## Your assignment
Starting at the top of the data and ending with the line that holds "setup buffers | 2 | 2", transcribe each line exactly; include both ends.

## Stored data entries
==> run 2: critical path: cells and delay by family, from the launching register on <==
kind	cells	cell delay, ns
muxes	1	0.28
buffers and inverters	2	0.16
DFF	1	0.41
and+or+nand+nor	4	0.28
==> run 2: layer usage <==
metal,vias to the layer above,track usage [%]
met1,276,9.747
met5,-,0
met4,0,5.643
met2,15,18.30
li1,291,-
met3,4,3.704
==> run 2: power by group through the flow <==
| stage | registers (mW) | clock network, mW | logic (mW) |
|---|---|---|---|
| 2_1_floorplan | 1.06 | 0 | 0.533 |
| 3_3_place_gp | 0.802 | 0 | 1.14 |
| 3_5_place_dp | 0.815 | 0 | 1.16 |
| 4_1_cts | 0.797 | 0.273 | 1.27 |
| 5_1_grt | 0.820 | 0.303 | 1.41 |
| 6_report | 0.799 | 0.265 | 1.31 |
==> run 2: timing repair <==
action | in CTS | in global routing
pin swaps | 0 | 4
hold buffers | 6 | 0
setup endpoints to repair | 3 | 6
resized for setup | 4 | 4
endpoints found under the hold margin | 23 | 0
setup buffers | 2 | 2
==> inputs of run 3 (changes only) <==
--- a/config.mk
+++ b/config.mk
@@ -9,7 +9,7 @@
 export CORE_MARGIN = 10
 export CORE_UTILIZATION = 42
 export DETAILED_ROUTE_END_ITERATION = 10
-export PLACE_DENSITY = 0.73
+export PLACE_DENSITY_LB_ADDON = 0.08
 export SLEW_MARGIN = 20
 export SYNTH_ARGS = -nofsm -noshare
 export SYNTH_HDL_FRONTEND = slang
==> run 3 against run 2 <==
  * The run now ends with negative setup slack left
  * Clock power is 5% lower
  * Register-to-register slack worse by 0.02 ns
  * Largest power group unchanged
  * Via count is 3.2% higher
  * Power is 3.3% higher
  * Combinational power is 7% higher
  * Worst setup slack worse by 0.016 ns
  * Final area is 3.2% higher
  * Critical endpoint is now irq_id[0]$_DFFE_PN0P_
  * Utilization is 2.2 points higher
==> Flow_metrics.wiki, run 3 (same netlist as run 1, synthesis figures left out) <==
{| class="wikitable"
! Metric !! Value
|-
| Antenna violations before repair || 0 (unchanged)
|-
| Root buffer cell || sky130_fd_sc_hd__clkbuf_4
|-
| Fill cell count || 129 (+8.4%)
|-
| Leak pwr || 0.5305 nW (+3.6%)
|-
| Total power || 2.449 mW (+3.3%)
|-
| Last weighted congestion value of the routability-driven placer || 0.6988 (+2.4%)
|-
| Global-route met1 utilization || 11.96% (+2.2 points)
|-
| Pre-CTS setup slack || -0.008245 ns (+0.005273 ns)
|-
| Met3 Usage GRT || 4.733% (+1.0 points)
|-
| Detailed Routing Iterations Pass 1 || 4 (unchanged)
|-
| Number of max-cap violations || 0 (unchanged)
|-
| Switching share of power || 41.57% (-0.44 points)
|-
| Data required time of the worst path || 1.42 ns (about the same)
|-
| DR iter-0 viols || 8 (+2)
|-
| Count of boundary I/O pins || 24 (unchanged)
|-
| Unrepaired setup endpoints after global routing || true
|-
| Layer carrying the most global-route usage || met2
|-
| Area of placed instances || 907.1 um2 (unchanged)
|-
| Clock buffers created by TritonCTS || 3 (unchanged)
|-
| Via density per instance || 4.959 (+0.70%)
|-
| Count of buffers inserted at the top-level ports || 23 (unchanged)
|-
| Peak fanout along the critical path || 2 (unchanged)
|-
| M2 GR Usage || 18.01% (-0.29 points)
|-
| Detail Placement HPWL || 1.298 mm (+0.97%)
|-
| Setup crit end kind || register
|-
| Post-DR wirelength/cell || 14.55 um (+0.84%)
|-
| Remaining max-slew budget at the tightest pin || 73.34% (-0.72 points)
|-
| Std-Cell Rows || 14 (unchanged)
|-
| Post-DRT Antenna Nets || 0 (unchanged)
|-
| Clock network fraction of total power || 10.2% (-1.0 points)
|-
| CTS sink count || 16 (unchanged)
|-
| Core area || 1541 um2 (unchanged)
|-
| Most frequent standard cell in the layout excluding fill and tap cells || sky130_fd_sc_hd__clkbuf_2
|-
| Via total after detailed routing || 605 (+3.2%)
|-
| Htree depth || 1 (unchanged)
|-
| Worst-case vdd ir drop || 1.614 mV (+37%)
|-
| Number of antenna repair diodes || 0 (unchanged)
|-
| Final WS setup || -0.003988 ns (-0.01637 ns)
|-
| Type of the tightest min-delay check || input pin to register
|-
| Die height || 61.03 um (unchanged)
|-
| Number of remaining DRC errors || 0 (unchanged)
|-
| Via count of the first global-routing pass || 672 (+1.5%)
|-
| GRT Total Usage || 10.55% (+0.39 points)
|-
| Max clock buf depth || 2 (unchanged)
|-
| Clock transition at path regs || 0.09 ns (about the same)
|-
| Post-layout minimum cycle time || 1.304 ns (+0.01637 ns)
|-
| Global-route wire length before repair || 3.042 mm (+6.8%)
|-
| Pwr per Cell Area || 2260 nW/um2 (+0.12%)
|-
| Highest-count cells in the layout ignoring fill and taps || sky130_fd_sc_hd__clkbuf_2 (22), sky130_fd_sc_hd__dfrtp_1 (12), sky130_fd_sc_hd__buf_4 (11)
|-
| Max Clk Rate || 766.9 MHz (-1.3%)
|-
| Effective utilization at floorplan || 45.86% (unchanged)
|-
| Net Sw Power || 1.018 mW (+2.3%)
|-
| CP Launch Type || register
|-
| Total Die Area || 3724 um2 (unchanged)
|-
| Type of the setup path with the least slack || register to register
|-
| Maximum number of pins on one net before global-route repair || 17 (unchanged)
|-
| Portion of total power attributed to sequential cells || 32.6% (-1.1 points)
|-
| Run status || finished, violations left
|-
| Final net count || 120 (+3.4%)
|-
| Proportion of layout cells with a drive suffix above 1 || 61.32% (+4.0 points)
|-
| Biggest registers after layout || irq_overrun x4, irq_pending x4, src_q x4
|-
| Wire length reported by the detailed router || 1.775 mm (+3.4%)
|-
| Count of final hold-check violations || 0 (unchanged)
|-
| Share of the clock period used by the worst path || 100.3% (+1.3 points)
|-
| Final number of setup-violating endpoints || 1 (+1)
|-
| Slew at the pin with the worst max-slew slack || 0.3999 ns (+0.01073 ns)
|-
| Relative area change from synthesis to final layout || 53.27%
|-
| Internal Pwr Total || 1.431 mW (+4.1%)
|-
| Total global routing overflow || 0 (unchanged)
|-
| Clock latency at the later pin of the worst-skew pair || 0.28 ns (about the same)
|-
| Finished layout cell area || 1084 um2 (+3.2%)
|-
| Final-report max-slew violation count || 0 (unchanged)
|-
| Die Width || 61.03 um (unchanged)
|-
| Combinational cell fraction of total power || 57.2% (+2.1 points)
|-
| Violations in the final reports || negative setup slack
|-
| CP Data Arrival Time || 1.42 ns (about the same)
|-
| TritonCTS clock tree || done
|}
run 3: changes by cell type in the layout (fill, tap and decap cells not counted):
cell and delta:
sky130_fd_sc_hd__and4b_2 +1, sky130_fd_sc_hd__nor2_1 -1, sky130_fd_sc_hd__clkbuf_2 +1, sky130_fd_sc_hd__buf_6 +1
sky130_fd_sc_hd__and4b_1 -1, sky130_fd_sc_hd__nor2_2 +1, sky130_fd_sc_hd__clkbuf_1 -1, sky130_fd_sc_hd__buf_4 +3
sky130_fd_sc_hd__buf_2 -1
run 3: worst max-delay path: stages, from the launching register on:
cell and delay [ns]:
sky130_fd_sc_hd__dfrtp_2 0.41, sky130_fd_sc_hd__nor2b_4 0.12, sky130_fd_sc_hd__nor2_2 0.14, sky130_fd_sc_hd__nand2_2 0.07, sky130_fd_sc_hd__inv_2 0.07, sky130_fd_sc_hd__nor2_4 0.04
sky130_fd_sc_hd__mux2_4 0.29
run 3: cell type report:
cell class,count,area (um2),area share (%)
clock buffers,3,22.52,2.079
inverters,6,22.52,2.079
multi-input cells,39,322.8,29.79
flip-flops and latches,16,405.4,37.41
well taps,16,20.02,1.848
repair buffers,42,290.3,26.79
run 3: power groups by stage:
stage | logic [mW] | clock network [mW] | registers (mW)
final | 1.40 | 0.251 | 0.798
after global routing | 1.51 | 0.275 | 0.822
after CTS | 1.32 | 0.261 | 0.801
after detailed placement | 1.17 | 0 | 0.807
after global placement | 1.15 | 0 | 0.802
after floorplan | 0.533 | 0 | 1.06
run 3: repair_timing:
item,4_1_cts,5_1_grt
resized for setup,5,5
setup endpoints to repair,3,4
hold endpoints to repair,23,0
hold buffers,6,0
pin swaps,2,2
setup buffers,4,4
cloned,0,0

## Answer space
==> run 2: critical path: cells and delay by family, from the launching register on <==
kind	cells	cell delay, ns
muxes	1	0.28
buffers and inverters	2	0.16
DFF	1	0.41
and+or+nand+nor	4	0.28
==> run 2: layer usage <==
metal,vias to the layer above,track usage [%]
met1,276,9.747
met5,-,0
met4,0,5.643
met2,15,18.30
li1,291,-
met3,4,3.704
==> run 2: power by group through the flow <==
| stage | registers (mW) | clock network, mW | logic (mW) |
|---|---|---|---|
| 2_1_floorplan | 1.06 | 0 | 0.533 |
| 3_3_place_gp | 0.802 | 0 | 1.14 |
| 3_5_place_dp | 0.815 | 0 | 1.16 |
| 4_1_cts | 0.797 | 0.273 | 1.27 |
| 5_1_grt | 0.820 | 0.303 | 1.41 |
| 6_report | 0.799 | 0.265 | 1.31 |
==> run 2: timing repair <==
action | in CTS | in global routing
pin swaps | 0 | 4
hold buffers | 6 | 0
setup endpoints to repair | 3 | 6
resized for setup | 4 | 4
endpoints found under the hold margin | 23 | 0
setup buffers | 2 | 2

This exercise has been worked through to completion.